# South Llano Paddle



## flyfishingmike (Nov 26, 2010)

This report is a couple of weeks old, but with OktoberFisch coming up soon, now seems like a good time to post it.

The South Llano River is unique among Texas rivers. The headwaters run for about 20 miles, flowing from the the southwest to northeast, toward the town of Junction. Public access is possible at the first and second crossings on Hwy 377, and also from the South Llano River State Park. 

Vertical limestone cliffs, pecan bottoms, and a menagerie of wildlife, make this an interesting paddle . . . . . then add several species of wild fish, in their native waters . . . . Wow!

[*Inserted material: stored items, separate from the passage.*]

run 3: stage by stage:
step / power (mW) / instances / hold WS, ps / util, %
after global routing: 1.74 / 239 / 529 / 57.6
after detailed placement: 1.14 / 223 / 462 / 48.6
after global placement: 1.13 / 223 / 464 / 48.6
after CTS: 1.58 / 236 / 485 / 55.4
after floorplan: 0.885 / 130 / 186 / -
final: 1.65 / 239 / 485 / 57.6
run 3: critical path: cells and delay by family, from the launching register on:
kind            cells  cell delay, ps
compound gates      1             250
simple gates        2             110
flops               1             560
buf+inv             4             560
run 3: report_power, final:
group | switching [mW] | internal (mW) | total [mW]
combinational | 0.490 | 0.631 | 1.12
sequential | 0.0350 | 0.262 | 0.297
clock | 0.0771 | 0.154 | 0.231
===== src/rtl/pkg_cmd.sv =====
// Shared command types and sizing constants for the command queue and its
// neighbours (top, issuer).
package pkg_cmd;

    localparam int unsigned MEM_SIZE        = 256;
    localparam int unsigned MEM_ADDR_W      = $clog2(MEM_SIZE);
    localparam int unsigned CMD_QUEUE_DEPTH = 16;

    typedef enum logic [2:0] {
        OP_NOP   = 3'd0,
        OP_LOAD  = 3'd1,
        OP_STORE = 3'd2,
        OP_ADD   = 3'd3,
        OP_SUB   = 3'd4,
        OP_MUL   = 3'd5,
        OP_JMP   = 3'd6,
        OP_HALT  = 3'd7
    } cmd_op_t;

    typedef struct packed {
        cmd_op_t                 op;
        logic [3:0]              tag;
        logic [MEM_ADDR_W-1:0]   addr;
    } cmd_t;

endpackage


===== src/rtl/cmd_queue_ram.sv =====
// Command storage: DEPTH x cmd_t register file, two write ports and one
// combinational read port. Contents are not reset.
module cmd_queue_ram
    import pkg_cmd::*;
#(
    parameter int unsigned DEPTH = CMD_QUEUE_DEPTH,
    parameter int unsigned AW    = $clog2(DEPTH)
) (
    input  logic          clk,
    input  logic          we0,
    input  logic [AW-1:0] waddr0,
    input  cmd_t          wdata0,
    input  logic          we1,
    input  logic [AW-1:0] waddr1,
    input  cmd_t          wdata1,
    input  logic [AW-1:0] raddr,
    output cmd_t          rdata
);

    cmd_t mem [DEPTH];

    // The queue never aims both ports at one slot; port 1 wins if it ever did.
    always_ff @(posedge clk) begin
        if (we0) mem[waddr0] <= wdata0;
        if (we1) mem[waddr1] <= wdata1;
    end

    assign rdata = mem[raddr];

endmodule


===== src/rtl/cmd_queue.sv =====
// Circular command FIFO feeding the issuer: host pushes, issuer re-queues,
// registered pop with one-cycle ack, one slot reserved for re-queues.
module cmd_queue
    import pkg_cmd::*;
#(
    parameter int unsigned DEPTH = CMD_QUEUE_DEPTH,
    parameter int unsigned CNT_W = $clog2(DEPTH + 1)
) (
    input  logic             i_clk,
    input  logic             i_rstn,
    input  logic             host_wr,
    input  cmd_t             host_cmd,
    output logic             host_full,
    input  logic             issuer_rd_queue,
    input  logic             issuer_wr_queue,
    input  cmd_t             issuer_cmd,
    output cmd_t             queue_cmd,
    output logic             queue_ack,
    output logic             queue_empty,
    output logic [CNT_W-1:0] queue_count,
    output logic             ovf_err
);

    localparam int unsigned AW = $clog2(DEPTH);

    logic [AW-1:0]    rptr;
    logic [AW-1:0]    wptr;
    logic [AW-1:0]    host_addr;
    logic [AW-1:0]    wptr_next;
    logic [CNT_W-1:0] count;
    logic [CNT_W-1:0] count_next;
    logic             acc_pop;
    logic             acc_rq;
    logic             acc_host;
    cmd_t             head;

    always_comb begin
        acc_pop  = issuer_rd_queue && (count != '0);
        // A pop frees its slot in the same cycle, so re-queue is legal even when full.
        acc_rq   = issuer_wr_queue &&
                   ((count - CNT_W'(acc_pop)) < CNT_W'(DEPTH));
        acc_host = host_wr && !host_full;

        host_addr  = wptr + AW'(acc_rq);
        wptr_next  = wptr + AW'(acc_rq) + AW'(acc_host);
        count_next = count + CNT_W'(acc_rq) + CNT_W'(acc_host) - CNT_W'(acc_pop);
    end

    cmd_queue_ram #(
        .DEPTH (DEPTH),
        .AW    (AW)
    ) u_ram (
        .clk    (i_clk),
        .we0    (acc_rq),
        .waddr0 (wptr),
        .wdata0 (issuer_cmd),
        .we1    (acc_host),
        .waddr1 (host_addr),
        .wdata1 (host_cmd),
        .raddr  (rptr),
        .rdata  (head)
    );

    always_ff @(posedge i_clk or negedge i_rstn) begin
        if (!i_rstn) begin
            rptr        <= '0;
            wptr        <= '0;
            count       <= '0;
            queue_cmd   <= '0;
            queue_ack   <= 1'b0;
            ovf_err     <= 1'b0;
            host_full   <= 1'b0;
            queue_empty <= 1'b1;
        end else begin
            wptr        <= wptr_next;
            count       <= count_next;
            queue_ack   <= acc_pop;
            host_full   <= (count_next >= CNT_W'(DEPTH - 1));
            queue_empty <= (count_next == '0);
            if (acc_pop) begin
                queue_cmd <= head;
                rptr      <= rptr + 1'b1;
            end
            if (issuer_wr_queue && !acc_rq) ovf_err <= 1'b1;
        end
    end

    assign queue_count = count;

endmodule
File: src/rtl/mainfsm.sv
// Multicycle processor main controller: Moore FSM sequencing fetch/decode/execute/memory/writeback.
// Outputs decode the state register only; reset asynchronously returns to FETCH.
module mainfsm (
  input  logic       clk,
  input  logic       reset,
  input  logic [1:0] op,
  input  logic [5:0] funct,
  output logic       irwrite,
  output logic       adrsrc,
  output logic       alusrca,
  output logic [1:0] alusrcb,
  output logic [1:0] resultsrc,
  output logic       nextpc,
  output logic       regw,
  output logic       memw,
  output logic       branch,
  output logic       aluop,
  output logic [3:0] state
);

  typedef enum logic [3:0] {
    S_FETCH    = 4'd0,
    S_DECODE   = 4'd1,
    S_MEMADR   = 4'd2,
    S_MEMREAD  = 4'd3,
    S_MEMWB    = 4'd4,
    S_MEMWRITE = 4'd5,
    S_EXECUTER = 4'd6,
    S_EXECUTEI = 4'd7,
    S_ALUWB    = 4'd8,
    S_BRANCH   = 4'd9,
    S_UNKNOWN  = 4'd10
  } state_e;

  logic [3:0] state_q, state_d;
  logic       unused_funct;

  assign unused_funct = ^funct[4:1];
  assign state        = state_q;

  always_comb begin
    state_d = S_FETCH;
    case (state_q)
      S_FETCH:  state_d = S_DECODE;
      S_DECODE: begin
        case (op)
          2'b00:   state_d = funct[5] ? S_EXECUTEI : S_EXECUTER;
          2'b01:   state_d = S_MEMADR;
          2'b10:   state_d = S_BRANCH;
          default: state_d = S_UNKNOWN;
        endcase
      end
      S_MEMADR:   state_d = funct[0] ? S_MEMREAD : S_MEMWRITE;
      S_MEMREAD:  state_d = S_MEMWB;
      S_EXECUTER: state_d = S_ALUWB;
      S_EXECUTEI: state_d = S_ALUWB;
      // Terminal states and illegal codes 11-15 all fall back to FETCH.
      default:    state_d = S_FETCH;
    endcase
  end

  always_ff @(posedge clk or posedge reset) begin
    if (reset) state_q <= S_FETCH;
    else       state_q <= state_d;
  end

  always_comb begin
    irwrite   = 1'b0;
    adrsrc    = 1'b0;
    alusrca   = 1'b0;
    alusrcb   = 2'b00;
    resultsrc = 2'b00;
    nextpc    = 1'b0;
    regw      = 1'b0;
    memw      = 1'b0;
    branch    = 1'b0;
    aluop     = 1'b0;
    case (state_q)
      S_FETCH: begin
        irwrite   = 1'b1;
        nextpc    = 1'b1;
        alusrca   = 1'b1;
        alusrcb   = 2'b10;
        resultsrc = 2'b10;
      end
      S_DECODE: begin
        alusrca   = 1'b1;
        alusrcb   = 2'b10;
        resultsrc = 2'b10;
      end
      S_MEMADR:   alusrcb = 2'b01;
      S_MEMREAD:  adrsrc  = 1'b1;
      S_MEMWB: begin
        resultsrc = 2'b01;
        regw      = 1'b1;
      end
      S_MEMWRITE: begin
        adrsrc = 1'b1;
        memw   = 1'b1;
      end
      S_EXECUTER: aluop = 1'b1;
      S_EXECUTEI: begin
        alusrcb = 2'b01;
        aluop   = 1'b1;
      end
      S_ALUWB:    regw = 1'b1;
      S_BRANCH: begin
        alusrcb   = 2'b01;
        resultsrc = 2'b10;
        branch    = 1'b1;
      end
      default: ;
    endcase
  end

endmodule

File: config.mk
export PLATFORM = sky130hd
export DESIGN_NAME = mainfsm
export DESIGN_NICKNAME = d
export VERILOG_FILES = /design/src/rtl/mainfsm.sv
export SDC_FILE = /design/constraint.sdc
export NUM_CORES = 1
export LEC_CHECK = 0
export ABC_CLOCK_PERIOD_IN_PS = 1800
export BUFFER_PORTS_ARGS = -buffer_cell sky130_fd_sc_hd__buf_2
export CORE_AREA = 2 2 39 41
export DETAILED_ROUTE_END_ITERATION = 6
export DIE_AREA = 0 0 41 43
export GPL_ROUTABILITY_DRIVEN = 0
export GPL_TIMING_DRIVEN = 0
export SLEW_MARGIN = 20
export SYNTH_ARGS = -nofsm -noshare
export SYNTH_HDL_FRONTEND = slang
export SYNTH_SLANG_ARGS = --single-unit
File: constraint.sdc
create_clock -name clk -period 1.8 [get_ports clk]
set_clock_uncertainty 0.1 [all_clocks]
set_input_delay 0 -clock clk [delete_from_list [all_inputs] [get_ports clk]]
set_output_delay 0 -clock clk [all_outputs]
set_load 0.02 [all_outputs]
==> results by group <==
Status
  – Outcome: completed

Cells and area
  – Largest register FFs: 4
  – Layout cell share with drive strength beyond 1: 44.6%
  – Final net count: 86
  – Cell area after layout: approximately 560 um2
  – Diodes inserted: 0
  – Area growth, synth to finish: 71.4%

Route
  – Post-route DRC: 0
  – Drt pass-1 iters: 4
  – Vias per std cell: 4.33
  – Final ANT Viol Nets: 0
  – Starting DRT DRC Count: 6
  – WL per Instance: approximately 9.4 um
  – WL final: between 800 and 900 um
  – Via count: 390

Synthesis
  – Async SR Flop Fraction: 100%
  – Synth cell types: 20
  – Synth Area in Simple Gates: 37.0%
  – Mapped cell area: 328 um2
  – Synth Area in Compound Gates: about an eighth
  – Post-synth EDFFs: 0
  – Post-synthesis mux area share: 0%
  – Synth area leaders: dfrtp_1, buf_6, nand3b_1
  – Seq/Total Area, Yosys: around 31%
  – Share of Yosys cell area claimed by the top area cell type: between 30% and 40%
  – Synth warn: 0
  – Synth Net Count: 53
  – Post-Synth Adder-Cell Area: 0%
  – Most used DFF post-synth: dfrtp_1
  – Yosys top cell by area: dfrtp_1
  – Register bit total from synthesis: 4
  – Synthesized area per cell: roughly 7.6 um2
  – Post-Synth XOR/XNOR Area: under 10%
  – Most frequent cells after synthesis: a21oi_1, dfrtp_1, nor2_1
  – Cell count after synthesis: 43
  – Largest family of logic cells by synthesized area: simple AND/OR/NAND/NOR gates

Timing
  – RSZ-0062 raised after global routing: no
  – Final min period: between 1500 and 2000 ps
  – Slew @ Worst Pin: 438 ps
  – Peak Freq: about 570 MHz
  – Fin crit share: between 90% and 100%
  – Final Hold Fails: 0
  – Finish-stage setup viols: 0
  – Setup TNS: 0 ps
  – Max Slew Vio Count: 0
  – Max transition margin: roughly 70%

Floorplanning
  – Die Width: ~41 um
  – Core area: roughly 1400 um2
  – I/O pins: 26
  – Die Span Y: ~43 um
  – Total die area: 1760 um2
  – Std-Cell Rows: 14
  – Initial Util: around a quarter

GRT
  – Largest net degree at the start of global routing: 11
  – First-pass GRT wire length: between 1 and 1.5 mm
  – GRT Util Overall: 9.79%
  – Initial antenna violation count: 0
  – Vias in the first global route: roughly 290
  – Grt total ovfl: 0

Placed design
  – Port bufs: 21
  – Hpwl dp: just over 600 um
  – DP Area: 458 um2

Worst setup path
  – CP max FO: 5
  – Startpoint type of the worst setup path: flop
  – CP required: around 1700 ps
  – FF-to-FF path depth: 3
  – WS Path Type: flop to output pin
  – Critical Path Sink Type: output pin
  – Critical Path AT: approximately 1600 ps

Clocking
  – Root buffer cell: clkbuf_4
  – Num CTS Buffers: 3
  – Clock sink count: 4
  – Skew-Pair Late Insertion Delay: around 230 ps
  – # H-tree levels: 1
  – CTS tree: built
  – Clk pin slew, worst setup/hold paths: ~40 ps
  – Bufs on Longest Clock Path: 2

Hold path
  – Hold crit path type: input port to async pin

Power
  – Max VDD drop: between 0.0004 and 0.0005 V
  – Pleak: between 0.2 and 0.3 nW
  – PD cells: approximately 2000 nW/um2
  – Overall power: roughly 0.0011 W

Flow run
  – Max_cap viols: 0
repair_timing:
| item | 4_1_cts | 5_1_grt |
|---|---|---|
| pin swaps | 1 | 3 |
| endpoints found under the setup margin | 1 | 3 |
| hold buffers | 5 | 0 |
| endpoints found under the hold margin | 8 | 0 |
| setup buffers | 0 | 3 |
| resized for setup | 3 | 1 |
where the power goes:
| group | total (W) | internal [W] | switching, W |
|---|---|---|---|
| sequential | 0.000202 | 0.000131 | 0.0000719 |
| combinational | 0.000811 | 0.000354 | 0.000457 |
| clock | 0.000108 | 0.0000743 | 0.0000334 |
cells in the final DEF, fill, tap and decap left out, types with 3 or more instances in the layout:
cell type	netlist	routed
nand3b_1	3	3
dfrtp_1	4	3
buf_2	0	20
clkbuf_4	0	3
dlygate4sd3_1	0	5
nor2_1	4	4
a21oi_1	4	4
buf_6	2	3
buf_4	1	4
inv_1	3	3
o21ai_0	3	3
worst max-delay path, stage by stage (launching register included):
cell and delay (ps):
dfrtp_1 370, buf_6 120, or2_1 210, buf_6 130, or3b_1 380, nand3_2 90
buf_6 110
final cells by class:
cell class	instances	area [um2]
Fill cell	156	822
Tap cell	16	20.0
Sequential cell	4	101
Buffer	4	33.8
Multi-Input combinational cell	31	189
Timing Repair Buffer	29	184
Inverter	3	11.3
Clock buffer	3	22.5
per-layer routing:
metal | wire (um) | up-vias | track usage, %
met5 | 0 | - | 0
met4 | 0 | 0 | 8.00
met3 | 68 | 0 | 3.14
met2 | 407 | 18 | 15.9
met1 | 372 | 170 | 9.15
li1 | - | 202 | -
logic make-up (layout without fill, tap and decap cells):
group | count (synthesis) | count (layout)
xor+xnor | 2 | 2
buf+inv | 8 | 39
simple gates | 21 | 21
flops | 4 | 4
compound gates | 8 | 8
through the flow:
step	hold slack [ps]	instances	setup WS (ps)	utilization (%)
after floorplan	-334	43	184	-
after global placement	-220	80	240	33.1
after detailed placement	-218	80	217	33.1
after CTS	92.8	88	20.3	39.2
after global routing	112	90	3.11	40.6
final	94.3	90	56.3	40.6
path summary, 6_finish.rpt:
path | start | to | slack, ps
max | state[2]$_DFF_PP0_ | alusrcb[0] | 60
min reg2reg | state[3]$_DFF_PP0_ | state[3]$_DFF_PP0_ | 410
max in group asynchronous | reset | state[3]$_DFF_PP0_ | 1350
max reg2reg | state[1]$_DFF_PP0_ | state[2]$_DFF_PP0_ | 420
min in group clk | state[3]$_DFF_PP0_ | state[3]$_DFF_PP0_ | 410
min | reset | state[1]$_DFF_PP0_ | 90
(Power assumes the default switching activity.)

I managed to catch several beautiful Guadalupe bass, gorgeous sunfish, and hard fighting channel catfish . . . . all between mid-afternoon and sunset.

The fly of choice was a yellow popper, but they also hit a deep diving wolly bugger with abandon. Two fish broke off . . . . so they remain anonymous.

Let's go fishing.


----------



## Ready.Fire.Aim (Sep 22, 2009)

Wonderful report, thanks for sharing. Beautiful country. 
Is the Llano 100% spring fed?


----------



## daddyhoney (Dec 4, 2006)

It's great to be a part of Texas rivers!


----------



## skinnywaterfishin (Jul 1, 2015)

One of my favorite rivers to float. Just beautiful. 

Looks like the water is running good.


----------



## flyfishingmike (Nov 26, 2010)

Ready.Fire.Aim said:


> Wonderful report, thanks for sharing. Beautiful country.
> Is the Llano 100% spring fed?


Continual flow comes from an area known as "700 springs". Of course, the drainage area catches runoff from rainfall. This past spring there was a rain event dumping ten inches in a few hours. The resulting flood cleaned out silt and deris, and left the river better than ever.


----------